- _Exercise_
When a line of the entries contains the word "control", report that line.

Recorded data
■ ■ ■ ■ ■

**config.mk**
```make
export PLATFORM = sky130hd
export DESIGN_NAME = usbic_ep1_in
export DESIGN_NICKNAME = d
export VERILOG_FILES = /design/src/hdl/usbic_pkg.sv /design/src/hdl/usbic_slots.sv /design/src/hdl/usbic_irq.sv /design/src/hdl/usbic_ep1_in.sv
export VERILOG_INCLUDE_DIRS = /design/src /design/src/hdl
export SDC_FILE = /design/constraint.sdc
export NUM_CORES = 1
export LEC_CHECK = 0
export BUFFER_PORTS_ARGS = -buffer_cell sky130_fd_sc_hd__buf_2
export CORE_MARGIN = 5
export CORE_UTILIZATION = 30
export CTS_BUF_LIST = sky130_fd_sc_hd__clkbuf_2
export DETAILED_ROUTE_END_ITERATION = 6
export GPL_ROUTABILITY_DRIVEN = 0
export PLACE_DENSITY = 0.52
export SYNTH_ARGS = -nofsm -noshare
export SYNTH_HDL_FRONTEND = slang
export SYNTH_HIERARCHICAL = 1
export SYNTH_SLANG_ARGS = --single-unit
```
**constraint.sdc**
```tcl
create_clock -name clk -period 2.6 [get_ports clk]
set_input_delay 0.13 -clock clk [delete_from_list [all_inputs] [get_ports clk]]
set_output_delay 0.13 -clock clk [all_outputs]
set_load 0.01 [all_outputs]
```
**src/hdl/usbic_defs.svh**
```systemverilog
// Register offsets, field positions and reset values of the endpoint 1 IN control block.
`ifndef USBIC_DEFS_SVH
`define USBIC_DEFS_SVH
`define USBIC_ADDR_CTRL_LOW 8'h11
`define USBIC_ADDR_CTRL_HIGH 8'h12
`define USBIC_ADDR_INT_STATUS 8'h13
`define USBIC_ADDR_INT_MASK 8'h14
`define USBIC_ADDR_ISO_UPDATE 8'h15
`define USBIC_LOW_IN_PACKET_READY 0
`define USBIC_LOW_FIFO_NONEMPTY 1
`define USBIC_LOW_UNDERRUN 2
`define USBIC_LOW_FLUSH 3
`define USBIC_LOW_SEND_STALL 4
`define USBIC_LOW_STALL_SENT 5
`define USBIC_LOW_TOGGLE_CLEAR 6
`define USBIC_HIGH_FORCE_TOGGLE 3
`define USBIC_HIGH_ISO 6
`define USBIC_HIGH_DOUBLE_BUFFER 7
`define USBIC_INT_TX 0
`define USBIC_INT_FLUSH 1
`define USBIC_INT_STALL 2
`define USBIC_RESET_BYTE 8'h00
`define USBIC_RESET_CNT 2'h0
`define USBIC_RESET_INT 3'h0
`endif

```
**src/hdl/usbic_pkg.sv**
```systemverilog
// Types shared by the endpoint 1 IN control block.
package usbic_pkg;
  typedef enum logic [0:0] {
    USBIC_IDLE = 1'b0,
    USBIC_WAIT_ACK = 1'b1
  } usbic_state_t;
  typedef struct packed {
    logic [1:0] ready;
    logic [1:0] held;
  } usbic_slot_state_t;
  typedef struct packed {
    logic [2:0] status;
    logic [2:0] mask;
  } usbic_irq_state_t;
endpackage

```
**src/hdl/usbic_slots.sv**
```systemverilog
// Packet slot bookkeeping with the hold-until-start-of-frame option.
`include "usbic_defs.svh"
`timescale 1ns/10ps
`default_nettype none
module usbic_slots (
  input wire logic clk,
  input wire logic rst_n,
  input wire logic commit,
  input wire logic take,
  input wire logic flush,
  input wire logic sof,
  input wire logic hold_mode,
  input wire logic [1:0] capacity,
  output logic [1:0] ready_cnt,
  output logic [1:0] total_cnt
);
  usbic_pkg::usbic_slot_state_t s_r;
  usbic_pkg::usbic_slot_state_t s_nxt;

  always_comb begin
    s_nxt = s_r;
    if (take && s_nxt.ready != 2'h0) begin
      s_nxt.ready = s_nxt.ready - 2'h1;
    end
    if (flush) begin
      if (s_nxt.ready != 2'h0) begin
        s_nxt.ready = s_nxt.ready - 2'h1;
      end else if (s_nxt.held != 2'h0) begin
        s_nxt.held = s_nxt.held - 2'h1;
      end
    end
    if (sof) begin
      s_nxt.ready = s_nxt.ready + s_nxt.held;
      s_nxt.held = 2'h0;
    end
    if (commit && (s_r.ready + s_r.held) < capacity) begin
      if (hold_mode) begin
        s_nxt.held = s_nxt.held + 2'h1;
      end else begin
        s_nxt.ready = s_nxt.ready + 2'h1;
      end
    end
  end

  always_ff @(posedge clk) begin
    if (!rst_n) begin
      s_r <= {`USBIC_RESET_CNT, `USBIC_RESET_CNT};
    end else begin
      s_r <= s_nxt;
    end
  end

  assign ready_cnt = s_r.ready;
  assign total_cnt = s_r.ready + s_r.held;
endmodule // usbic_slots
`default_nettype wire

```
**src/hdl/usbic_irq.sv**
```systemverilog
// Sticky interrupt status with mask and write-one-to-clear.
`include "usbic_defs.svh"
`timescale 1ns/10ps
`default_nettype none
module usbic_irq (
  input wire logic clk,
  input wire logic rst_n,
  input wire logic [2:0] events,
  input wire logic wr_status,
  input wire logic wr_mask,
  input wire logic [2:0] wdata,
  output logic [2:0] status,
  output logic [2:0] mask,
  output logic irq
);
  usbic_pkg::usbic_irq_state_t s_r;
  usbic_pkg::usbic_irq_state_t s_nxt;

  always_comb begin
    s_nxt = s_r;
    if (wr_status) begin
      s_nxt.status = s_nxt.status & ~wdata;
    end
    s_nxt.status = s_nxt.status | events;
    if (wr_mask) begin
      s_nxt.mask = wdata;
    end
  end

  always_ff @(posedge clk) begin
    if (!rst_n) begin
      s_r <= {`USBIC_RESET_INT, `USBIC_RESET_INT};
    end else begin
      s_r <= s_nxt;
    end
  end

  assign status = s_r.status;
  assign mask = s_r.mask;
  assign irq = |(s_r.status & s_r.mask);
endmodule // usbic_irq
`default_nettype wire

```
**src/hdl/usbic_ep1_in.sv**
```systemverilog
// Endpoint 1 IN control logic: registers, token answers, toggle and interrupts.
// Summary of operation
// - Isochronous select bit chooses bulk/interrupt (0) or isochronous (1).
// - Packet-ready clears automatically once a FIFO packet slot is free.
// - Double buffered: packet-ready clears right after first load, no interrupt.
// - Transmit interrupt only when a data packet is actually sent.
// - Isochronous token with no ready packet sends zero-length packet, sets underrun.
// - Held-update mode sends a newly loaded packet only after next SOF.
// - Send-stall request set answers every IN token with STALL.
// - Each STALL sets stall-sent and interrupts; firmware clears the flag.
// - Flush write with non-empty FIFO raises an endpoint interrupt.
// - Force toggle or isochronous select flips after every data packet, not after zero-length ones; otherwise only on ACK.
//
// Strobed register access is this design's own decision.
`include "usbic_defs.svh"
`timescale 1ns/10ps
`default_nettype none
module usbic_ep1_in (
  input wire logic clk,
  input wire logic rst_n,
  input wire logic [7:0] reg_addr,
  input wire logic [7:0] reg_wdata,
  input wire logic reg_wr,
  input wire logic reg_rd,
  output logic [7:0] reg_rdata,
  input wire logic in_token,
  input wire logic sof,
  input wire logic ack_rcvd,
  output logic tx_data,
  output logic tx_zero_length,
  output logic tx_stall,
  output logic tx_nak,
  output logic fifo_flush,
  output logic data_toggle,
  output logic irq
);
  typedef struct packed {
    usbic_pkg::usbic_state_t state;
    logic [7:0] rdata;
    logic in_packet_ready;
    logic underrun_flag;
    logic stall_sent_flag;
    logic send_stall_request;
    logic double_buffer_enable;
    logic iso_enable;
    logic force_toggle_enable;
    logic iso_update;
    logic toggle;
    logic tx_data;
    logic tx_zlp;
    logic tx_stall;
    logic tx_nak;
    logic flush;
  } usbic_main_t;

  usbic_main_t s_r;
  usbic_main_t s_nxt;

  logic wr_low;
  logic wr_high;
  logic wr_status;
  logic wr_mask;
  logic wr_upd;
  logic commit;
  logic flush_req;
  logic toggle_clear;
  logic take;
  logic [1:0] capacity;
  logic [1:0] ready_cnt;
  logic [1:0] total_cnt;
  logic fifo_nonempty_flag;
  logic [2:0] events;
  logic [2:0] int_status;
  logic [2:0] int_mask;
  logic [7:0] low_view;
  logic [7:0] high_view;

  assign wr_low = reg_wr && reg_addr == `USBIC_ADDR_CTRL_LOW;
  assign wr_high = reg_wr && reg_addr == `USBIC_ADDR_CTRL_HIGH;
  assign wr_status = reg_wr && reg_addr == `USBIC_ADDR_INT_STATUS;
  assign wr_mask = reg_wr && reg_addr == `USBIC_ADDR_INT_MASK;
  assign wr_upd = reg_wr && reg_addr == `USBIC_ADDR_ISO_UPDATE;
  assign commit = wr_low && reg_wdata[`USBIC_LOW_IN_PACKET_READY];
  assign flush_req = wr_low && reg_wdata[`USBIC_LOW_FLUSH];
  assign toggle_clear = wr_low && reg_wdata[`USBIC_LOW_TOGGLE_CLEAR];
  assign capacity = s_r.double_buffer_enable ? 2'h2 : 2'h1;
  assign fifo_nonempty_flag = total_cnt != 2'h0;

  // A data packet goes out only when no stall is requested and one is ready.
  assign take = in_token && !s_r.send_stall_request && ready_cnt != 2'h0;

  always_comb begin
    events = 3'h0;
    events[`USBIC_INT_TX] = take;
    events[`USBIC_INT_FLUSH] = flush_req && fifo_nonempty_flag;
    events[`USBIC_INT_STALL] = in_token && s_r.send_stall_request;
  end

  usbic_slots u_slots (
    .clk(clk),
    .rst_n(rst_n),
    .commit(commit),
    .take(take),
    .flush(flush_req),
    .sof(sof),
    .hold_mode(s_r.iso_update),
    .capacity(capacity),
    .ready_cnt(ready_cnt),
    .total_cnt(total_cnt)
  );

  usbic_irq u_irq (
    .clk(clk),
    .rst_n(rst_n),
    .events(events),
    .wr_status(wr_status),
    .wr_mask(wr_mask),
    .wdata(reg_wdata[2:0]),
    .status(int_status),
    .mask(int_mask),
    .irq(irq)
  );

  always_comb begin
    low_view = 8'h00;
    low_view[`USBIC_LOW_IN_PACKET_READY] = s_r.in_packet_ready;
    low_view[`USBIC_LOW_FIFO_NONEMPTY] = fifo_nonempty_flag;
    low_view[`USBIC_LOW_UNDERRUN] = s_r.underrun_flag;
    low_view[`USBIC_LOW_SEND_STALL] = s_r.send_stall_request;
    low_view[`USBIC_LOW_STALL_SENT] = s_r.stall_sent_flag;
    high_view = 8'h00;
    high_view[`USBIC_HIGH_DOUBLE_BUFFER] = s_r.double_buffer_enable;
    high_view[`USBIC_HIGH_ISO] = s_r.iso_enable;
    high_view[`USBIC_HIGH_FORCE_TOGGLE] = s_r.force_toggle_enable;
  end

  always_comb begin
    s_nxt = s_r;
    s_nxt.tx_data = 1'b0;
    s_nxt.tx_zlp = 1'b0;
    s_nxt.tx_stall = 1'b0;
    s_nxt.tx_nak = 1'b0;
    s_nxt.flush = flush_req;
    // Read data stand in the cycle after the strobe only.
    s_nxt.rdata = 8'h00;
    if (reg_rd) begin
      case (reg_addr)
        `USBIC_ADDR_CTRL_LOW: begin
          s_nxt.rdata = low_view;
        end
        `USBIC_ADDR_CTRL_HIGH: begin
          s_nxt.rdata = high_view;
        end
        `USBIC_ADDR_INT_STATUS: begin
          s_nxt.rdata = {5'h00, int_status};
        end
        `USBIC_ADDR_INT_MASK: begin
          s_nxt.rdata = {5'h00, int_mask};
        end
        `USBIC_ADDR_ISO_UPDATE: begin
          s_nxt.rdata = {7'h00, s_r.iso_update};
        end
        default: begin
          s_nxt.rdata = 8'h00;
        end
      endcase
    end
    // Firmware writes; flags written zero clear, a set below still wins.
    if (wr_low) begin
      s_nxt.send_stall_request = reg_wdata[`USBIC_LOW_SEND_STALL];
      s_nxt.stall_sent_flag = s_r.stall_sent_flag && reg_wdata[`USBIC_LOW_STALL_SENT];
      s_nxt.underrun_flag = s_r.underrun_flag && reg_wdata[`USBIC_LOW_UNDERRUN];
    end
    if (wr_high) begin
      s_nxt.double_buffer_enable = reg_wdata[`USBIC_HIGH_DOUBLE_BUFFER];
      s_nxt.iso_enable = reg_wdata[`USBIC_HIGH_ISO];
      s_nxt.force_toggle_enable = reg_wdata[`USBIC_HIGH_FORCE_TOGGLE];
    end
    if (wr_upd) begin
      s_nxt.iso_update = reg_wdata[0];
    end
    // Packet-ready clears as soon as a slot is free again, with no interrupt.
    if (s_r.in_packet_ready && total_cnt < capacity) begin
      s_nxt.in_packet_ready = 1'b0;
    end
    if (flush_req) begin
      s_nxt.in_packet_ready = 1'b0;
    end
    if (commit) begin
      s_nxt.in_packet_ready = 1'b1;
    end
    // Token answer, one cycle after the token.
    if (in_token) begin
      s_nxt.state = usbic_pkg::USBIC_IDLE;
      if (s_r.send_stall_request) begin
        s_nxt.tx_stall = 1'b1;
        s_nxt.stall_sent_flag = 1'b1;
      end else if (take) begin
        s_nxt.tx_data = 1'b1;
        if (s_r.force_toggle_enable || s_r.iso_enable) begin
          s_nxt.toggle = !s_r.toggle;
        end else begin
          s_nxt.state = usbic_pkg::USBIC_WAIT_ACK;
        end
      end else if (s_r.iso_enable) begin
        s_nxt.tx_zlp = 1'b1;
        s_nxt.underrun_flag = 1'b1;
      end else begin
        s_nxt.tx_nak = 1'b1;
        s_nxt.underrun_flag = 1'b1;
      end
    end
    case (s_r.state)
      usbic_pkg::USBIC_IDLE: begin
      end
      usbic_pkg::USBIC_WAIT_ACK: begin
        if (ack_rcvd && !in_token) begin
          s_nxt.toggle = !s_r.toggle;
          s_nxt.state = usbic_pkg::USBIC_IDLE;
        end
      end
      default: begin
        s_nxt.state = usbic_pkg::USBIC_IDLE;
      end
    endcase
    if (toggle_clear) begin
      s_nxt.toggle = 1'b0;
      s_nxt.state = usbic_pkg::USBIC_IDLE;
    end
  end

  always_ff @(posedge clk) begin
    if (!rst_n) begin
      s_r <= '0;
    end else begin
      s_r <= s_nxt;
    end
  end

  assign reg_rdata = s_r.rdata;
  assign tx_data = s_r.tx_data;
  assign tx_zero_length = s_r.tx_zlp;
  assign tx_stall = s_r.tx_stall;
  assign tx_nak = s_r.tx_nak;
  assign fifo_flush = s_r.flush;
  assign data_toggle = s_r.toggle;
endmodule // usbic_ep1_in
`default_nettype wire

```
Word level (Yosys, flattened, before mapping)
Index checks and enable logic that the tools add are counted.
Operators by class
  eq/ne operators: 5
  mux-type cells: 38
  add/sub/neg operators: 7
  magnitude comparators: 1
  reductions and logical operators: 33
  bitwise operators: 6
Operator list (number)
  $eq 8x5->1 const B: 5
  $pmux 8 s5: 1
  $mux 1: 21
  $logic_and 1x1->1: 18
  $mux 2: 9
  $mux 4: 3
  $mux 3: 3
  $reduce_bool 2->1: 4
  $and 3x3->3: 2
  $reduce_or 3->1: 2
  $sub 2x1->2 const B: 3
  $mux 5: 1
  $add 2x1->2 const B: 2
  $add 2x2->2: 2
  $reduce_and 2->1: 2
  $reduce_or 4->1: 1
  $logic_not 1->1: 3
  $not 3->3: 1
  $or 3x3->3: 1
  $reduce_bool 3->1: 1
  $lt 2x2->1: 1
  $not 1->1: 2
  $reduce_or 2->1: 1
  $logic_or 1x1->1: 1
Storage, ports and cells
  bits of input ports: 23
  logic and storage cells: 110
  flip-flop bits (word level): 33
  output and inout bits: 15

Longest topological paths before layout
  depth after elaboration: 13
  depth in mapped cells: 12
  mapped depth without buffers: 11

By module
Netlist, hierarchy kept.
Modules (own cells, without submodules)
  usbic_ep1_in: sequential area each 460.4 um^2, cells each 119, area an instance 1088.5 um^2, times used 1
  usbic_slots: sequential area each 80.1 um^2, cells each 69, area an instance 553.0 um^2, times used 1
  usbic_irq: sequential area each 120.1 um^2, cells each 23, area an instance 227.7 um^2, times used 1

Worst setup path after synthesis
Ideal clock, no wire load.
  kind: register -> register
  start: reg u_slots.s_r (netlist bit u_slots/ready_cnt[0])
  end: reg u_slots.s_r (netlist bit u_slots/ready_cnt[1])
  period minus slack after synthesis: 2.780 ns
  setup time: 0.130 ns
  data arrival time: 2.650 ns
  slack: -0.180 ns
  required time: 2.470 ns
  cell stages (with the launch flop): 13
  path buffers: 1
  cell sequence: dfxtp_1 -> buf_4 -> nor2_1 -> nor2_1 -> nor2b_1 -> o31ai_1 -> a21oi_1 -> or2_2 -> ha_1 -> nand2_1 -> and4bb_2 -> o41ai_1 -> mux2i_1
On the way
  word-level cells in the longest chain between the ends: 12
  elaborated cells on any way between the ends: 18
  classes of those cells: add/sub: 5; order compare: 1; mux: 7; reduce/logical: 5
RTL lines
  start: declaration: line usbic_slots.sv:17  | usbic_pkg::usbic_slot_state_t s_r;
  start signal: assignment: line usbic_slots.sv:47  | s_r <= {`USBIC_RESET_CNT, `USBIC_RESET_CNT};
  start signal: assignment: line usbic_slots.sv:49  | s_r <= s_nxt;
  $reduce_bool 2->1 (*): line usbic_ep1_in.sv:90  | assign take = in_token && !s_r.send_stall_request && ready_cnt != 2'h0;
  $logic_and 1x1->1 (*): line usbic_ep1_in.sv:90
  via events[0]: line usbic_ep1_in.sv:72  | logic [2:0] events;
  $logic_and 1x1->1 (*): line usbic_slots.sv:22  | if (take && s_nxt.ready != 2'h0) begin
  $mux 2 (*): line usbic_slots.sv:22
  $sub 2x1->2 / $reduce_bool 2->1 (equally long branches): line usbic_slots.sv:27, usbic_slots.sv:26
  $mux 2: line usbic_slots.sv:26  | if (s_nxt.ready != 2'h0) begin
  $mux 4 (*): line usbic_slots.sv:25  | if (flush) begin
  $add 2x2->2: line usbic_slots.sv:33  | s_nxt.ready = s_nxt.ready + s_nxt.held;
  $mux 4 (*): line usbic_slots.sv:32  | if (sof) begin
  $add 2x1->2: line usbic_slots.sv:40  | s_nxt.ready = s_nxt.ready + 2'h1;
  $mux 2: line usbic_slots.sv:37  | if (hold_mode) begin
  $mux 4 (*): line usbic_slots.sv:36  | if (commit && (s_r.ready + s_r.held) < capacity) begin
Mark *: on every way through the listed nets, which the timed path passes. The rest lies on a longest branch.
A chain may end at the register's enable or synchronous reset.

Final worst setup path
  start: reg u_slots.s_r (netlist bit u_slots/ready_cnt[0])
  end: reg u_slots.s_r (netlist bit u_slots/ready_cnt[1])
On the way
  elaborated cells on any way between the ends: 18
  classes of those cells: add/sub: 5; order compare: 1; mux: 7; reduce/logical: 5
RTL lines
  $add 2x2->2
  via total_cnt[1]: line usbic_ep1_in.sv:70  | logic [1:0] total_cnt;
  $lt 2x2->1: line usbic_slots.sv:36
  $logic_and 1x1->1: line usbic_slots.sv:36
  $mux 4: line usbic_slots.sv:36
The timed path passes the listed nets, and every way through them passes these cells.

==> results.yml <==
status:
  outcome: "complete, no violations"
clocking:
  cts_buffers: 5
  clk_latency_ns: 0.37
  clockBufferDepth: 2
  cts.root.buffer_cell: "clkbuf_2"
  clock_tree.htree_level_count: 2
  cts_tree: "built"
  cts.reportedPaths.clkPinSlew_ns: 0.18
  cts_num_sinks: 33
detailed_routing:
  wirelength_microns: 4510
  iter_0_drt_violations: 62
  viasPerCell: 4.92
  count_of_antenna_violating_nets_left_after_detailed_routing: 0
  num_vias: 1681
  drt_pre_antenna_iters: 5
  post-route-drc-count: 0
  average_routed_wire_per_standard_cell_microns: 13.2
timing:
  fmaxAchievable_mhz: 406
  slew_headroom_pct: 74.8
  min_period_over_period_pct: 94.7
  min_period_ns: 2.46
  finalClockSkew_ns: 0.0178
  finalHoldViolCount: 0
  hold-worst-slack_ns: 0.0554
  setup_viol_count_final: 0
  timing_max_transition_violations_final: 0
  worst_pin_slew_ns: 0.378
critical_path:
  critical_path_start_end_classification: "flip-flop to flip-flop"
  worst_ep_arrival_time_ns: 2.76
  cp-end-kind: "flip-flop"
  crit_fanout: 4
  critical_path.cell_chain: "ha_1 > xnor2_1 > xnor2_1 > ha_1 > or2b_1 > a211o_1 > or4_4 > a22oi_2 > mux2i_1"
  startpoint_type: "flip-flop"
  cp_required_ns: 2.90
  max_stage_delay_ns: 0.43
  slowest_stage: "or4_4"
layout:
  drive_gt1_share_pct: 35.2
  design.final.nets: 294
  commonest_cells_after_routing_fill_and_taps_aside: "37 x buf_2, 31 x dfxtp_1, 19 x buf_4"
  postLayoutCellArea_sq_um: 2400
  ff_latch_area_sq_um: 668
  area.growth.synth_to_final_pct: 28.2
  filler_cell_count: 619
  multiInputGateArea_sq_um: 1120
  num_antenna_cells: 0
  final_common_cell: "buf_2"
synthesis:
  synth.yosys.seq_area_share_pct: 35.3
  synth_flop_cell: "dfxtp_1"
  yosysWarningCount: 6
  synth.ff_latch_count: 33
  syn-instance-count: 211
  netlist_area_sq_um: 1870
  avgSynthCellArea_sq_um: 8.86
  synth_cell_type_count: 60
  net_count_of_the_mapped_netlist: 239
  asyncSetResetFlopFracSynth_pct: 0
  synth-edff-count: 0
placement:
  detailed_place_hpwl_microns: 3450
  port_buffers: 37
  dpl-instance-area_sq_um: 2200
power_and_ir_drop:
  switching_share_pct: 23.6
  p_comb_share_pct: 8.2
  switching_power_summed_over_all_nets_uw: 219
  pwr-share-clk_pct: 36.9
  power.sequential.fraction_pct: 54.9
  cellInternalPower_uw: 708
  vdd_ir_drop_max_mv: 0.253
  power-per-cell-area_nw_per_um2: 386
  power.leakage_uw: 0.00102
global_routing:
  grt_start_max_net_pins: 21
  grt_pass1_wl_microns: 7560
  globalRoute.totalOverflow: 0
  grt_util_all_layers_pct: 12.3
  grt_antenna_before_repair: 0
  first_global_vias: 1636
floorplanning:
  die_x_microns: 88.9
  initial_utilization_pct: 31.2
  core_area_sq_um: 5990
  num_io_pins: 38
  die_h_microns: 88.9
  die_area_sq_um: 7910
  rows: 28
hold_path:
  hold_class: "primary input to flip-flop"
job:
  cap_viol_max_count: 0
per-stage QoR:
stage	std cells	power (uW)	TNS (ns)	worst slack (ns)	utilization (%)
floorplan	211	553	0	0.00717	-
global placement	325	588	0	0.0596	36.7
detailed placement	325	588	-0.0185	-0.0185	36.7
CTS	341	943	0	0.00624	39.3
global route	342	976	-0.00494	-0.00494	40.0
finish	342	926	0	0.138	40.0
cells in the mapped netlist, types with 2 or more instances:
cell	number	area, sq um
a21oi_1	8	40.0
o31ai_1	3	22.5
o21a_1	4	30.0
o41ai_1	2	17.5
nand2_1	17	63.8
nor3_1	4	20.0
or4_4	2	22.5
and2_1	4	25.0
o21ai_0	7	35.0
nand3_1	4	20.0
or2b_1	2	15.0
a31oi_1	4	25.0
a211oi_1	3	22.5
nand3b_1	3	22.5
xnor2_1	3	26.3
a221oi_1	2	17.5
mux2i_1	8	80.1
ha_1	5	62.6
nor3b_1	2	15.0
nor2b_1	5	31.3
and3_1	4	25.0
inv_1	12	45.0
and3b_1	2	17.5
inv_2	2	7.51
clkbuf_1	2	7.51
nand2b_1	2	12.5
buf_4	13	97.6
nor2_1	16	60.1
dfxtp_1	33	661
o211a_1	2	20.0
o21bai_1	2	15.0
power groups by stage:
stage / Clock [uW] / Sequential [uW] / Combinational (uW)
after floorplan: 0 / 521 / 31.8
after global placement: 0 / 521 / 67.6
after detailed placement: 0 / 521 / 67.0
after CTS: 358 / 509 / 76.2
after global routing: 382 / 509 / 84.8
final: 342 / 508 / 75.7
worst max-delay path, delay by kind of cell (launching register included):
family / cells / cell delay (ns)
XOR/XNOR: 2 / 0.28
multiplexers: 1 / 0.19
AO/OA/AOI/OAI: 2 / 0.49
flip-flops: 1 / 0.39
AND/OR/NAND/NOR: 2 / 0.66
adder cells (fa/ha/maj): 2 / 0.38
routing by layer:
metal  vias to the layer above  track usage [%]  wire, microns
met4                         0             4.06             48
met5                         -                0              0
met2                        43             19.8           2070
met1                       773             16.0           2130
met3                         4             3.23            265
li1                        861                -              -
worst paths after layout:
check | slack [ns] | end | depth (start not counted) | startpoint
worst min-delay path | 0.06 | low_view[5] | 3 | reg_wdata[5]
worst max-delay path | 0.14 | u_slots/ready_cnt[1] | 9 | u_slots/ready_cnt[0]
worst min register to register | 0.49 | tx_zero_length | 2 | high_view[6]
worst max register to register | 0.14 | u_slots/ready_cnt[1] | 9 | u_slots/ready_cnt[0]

■ ■ ■ ■ ■

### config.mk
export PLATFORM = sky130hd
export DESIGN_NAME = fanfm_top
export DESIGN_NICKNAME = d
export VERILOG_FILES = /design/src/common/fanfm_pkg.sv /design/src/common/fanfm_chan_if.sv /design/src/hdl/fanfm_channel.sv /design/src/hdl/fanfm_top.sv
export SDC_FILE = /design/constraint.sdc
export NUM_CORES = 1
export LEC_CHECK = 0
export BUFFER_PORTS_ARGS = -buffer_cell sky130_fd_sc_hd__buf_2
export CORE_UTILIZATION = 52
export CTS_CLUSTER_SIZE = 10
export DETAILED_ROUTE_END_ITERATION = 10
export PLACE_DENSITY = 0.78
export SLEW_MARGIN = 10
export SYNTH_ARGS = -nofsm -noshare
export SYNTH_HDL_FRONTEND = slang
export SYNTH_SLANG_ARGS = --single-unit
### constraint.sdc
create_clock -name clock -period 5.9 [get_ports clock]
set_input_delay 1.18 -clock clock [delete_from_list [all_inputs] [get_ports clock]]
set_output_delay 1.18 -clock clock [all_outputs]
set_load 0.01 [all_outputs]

■ ■ ■ ■ ■

- _Solution_
// Register offsets, field positions and reset values of the endpoint 1 IN control block.
// Types shared by the endpoint 1 IN control block.
// Endpoint 1 IN control logic: registers, token answers, toggle and interrupts.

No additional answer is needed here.